Enfim, como diz Silvio Almeida, (...) o racismo é a manifestação normal de uma
sociedade, e não um fenômeno patológico ou que expressa algum tipo de anormalidade 10.
(...) Ou seja, as sociedades têm estruturas próprias de discriminação, privilegiando outros
grupos de pessoas em detrimento de outros. E como diz a filósofa Djamila Ribeiro, “ é
impossível não ser racista tendo sido criado numa sociedade racista. É algo que está em nós e
contra o que devemos lutar sempre11.” Portanto, é indubitável a ampla discussão da temática
em todas as áreas da sociedade, a fim de promover uma grande reparação histórica com o
povo negro. As cotas são um marco inicial importante na inclusão do negro na educação.
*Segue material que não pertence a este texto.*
$ cat config.mk
export PLATFORM = sky130hd
export DESIGN_NAME = nfc_ctrl
export DESIGN_NICKNAME = d
export VERILOG_FILES = /design/src/logic/nfc_pkg.sv /design/src/logic/nfc_ctrl.sv
export SDC_FILE = /design/constraint.sdc
export NUM_CORES = 1
export LEC_CHECK = 0
export CAP_MARGIN = 10
export CORE_MARGIN = 3
export CORE_UTILIZATION = 35
export CTS_BUF_LIST = sky130_fd_sc_hd__clkbuf_8
export DETAILED_ROUTE_END_ITERATION = 8
export DONT_BUFFER_PORTS = 1
export GPL_TIMING_DRIVEN = 0
export HOLD_SLACK_MARGIN = 0.15
export PLACE_DENSITY = 0.47
export SLEW_MARGIN = 20
export SYNTH_ARGS = -nofsm -noshare
export SYNTH_HDL_FRONTEND = slang
export SYNTH_SLANG_ARGS = --single-unit
$ cat constraint.sdc
create_clock -name core_clk_in -period 17.3 [get_ports core_clk_in]
set_input_delay 5.19 -clock core_clk_in [delete_from_list [all_inputs] [get_ports core_clk_in]]
set_output_delay 5.19 -clock core_clk_in [all_outputs]
set_load 0.02 [all_outputs]
### src/rtl/scrp_regs.svh
`ifndef SCRP_REGS_SVH
`define SCRP_REGS_SVH

// command codes
`define SCRP_CMD_READ 8'h03
`define SCRP_CMD_WRITE 8'h02

// register offsets
`define SCRP_REG_START 8'h01
`define SCRP_REG_IRQ_STAT 8'h7c
`define SCRP_REG_IRQ_MASK 8'h7d
`define SCRP_ADDR_TOP 8'hff

// field positions
`define SCRP_START_RUN_BIT 0
`define SCRP_WAKE_BIT 4

// reset values
`define SCRP_START_RST 1'b1
`define SCRP_STAT_RST 5'h00
`define SCRP_MASK_RST 5'h00
`define SCRP_PIN_IDLE 4'h5

// timing
`define SCRP_SCK_MAX_HZ 25000000
`define SCRP_REF_HZ 25000000
`define SCRP_STRAP_WAIT 2'h3

`endif

### src/rtl/scrp_pkg.sv
package scrp_pkg;

    typedef enum logic [2:0] {
        st_cmd,
        st_addr_rd,
        st_addr_wr,
        st_read,
        st_write,
        st_skip
    } scrp_state_e;

    typedef struct packed {
        logic sck;
        logic cs_n;
        logic sdi;
        logic sdo;
    } scrp_pins_s;

    typedef logic [7:0] scrp_byte_t;

endpackage

### src/rtl/scrp_mem.sv
module scrp_mem (
    input logic ref_clk,
    input logic clk_en,
    input logic wr_en,
    input scrp_pkg::scrp_byte_t wr_addr,
    input scrp_pkg::scrp_byte_t wr_data,
    input scrp_pkg::scrp_byte_t rd_addr,
    output scrp_pkg::scrp_byte_t rd_data
);

    scrp_pkg::scrp_byte_t mem [0:255];

    // no reset on the array: contents are undefined until written
    always_ff @(posedge ref_clk) begin
        if (clk_en && wr_en) begin
            mem[wr_addr] <= wr_data;
        end
    end

    always_ff @(posedge ref_clk) begin
        if (clk_en) begin
            rd_data <= mem[rd_addr];
        end
    end

endmodule // scrp_mem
Além disso, uma mudança na consciência humana se faz necessária. Porém, a luta do
movimento negro permanece contemporânea na busca pela igualdade socioeconômica para
homens e mulheres brancos e negros.
Referências bibliográficas
1. Pero Vaz de Caminha, cartas quinhentistas;
2. Ativistas indígenas desconstroem o "descobrimento" do Brasil (terra.com.br);
3. Imagens de quando a segregação racial era legal nos EUA lembram a importância
de combater o racismo | Hypeness inovação e criatividade para todos;
4. BARRETO, Lima. Recordações de um Escrivão Isaías Caminha. Rio de Janeiro:
Contexto, 1909;
5. Tráfico Negreiro: origem, prática e fim do comércio - Toda Matéria
(todamateria.com.br);
6. KARNAL, Leandro. História dos Estados Unidos: das origens ao século XXI. São
Paulo: Contexto, 2007;
7. Abolição da escravatura: Brasil demorou a acabar com o trabalho escravo - UOL
Educação;
8. Abolição da escravidão em 1888 foi votada pela elite evitando a reforma
agrária, diz historiador - BBC News Brasil
9. BARRETO, Lima. Recordações de um Escrivão Isaías Caminha. Rio de Janeiro:
Contexto, 1909
10. ALMEIDA, Silvio. Racismo Estrutural.
11. RIBEIRO, Djamila. Pequeno Manual Antirracista.